Working data:
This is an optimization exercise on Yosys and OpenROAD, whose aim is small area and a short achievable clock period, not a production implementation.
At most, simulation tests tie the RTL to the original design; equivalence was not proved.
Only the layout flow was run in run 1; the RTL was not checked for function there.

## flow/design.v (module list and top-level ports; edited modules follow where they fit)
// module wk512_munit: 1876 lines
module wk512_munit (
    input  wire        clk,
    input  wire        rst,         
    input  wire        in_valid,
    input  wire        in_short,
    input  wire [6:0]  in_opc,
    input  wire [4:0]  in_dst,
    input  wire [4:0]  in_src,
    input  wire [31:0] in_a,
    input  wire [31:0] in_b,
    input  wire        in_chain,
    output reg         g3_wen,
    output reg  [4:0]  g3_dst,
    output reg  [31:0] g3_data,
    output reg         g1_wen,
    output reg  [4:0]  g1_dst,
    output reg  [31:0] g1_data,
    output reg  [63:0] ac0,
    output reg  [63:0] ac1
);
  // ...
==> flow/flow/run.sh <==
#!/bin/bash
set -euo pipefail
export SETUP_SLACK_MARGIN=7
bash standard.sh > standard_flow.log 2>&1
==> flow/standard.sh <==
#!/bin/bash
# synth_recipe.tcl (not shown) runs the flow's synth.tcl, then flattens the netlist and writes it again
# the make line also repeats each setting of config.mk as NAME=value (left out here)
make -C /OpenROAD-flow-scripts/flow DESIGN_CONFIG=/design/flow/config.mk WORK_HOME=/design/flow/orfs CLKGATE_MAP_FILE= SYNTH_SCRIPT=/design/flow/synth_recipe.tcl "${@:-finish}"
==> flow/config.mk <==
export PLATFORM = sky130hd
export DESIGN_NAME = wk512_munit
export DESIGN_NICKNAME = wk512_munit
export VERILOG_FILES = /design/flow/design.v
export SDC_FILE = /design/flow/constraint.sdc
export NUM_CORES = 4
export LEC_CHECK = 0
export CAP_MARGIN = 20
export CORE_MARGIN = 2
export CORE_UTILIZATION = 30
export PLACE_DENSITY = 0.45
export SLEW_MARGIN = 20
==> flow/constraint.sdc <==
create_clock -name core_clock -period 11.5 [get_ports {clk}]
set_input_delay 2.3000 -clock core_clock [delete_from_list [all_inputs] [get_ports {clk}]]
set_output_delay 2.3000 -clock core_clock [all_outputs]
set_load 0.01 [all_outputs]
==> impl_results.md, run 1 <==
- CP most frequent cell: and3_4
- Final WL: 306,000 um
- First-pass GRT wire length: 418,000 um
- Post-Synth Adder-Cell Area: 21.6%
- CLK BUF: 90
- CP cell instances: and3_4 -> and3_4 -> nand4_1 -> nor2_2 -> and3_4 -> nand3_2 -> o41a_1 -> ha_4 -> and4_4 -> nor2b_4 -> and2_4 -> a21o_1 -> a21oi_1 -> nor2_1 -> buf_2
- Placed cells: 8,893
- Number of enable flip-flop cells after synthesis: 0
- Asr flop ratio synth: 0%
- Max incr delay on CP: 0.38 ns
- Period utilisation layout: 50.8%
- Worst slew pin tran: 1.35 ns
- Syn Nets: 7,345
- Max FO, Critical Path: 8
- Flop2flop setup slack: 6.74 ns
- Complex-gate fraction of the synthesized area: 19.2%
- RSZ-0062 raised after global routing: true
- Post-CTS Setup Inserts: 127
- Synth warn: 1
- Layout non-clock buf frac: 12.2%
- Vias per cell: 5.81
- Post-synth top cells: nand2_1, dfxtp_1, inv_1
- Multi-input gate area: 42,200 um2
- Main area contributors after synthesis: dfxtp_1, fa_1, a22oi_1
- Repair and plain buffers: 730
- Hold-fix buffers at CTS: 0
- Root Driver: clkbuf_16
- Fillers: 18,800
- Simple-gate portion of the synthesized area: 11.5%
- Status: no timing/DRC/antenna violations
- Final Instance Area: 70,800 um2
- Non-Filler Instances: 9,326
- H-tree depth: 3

Exercise: Starting with the line that contains "- Simple-gate portion", print every line through the end of the entries above exactly as written, both boundary lines included, and nothing else.

Finished task:
- Simple-gate portion of the synthesized area: 11.5%
- Status: no timing/DRC/antenna violations
- Final Instance Area: 70,800 um2
- Non-Filler Instances: 9,326
- H-tree depth: 3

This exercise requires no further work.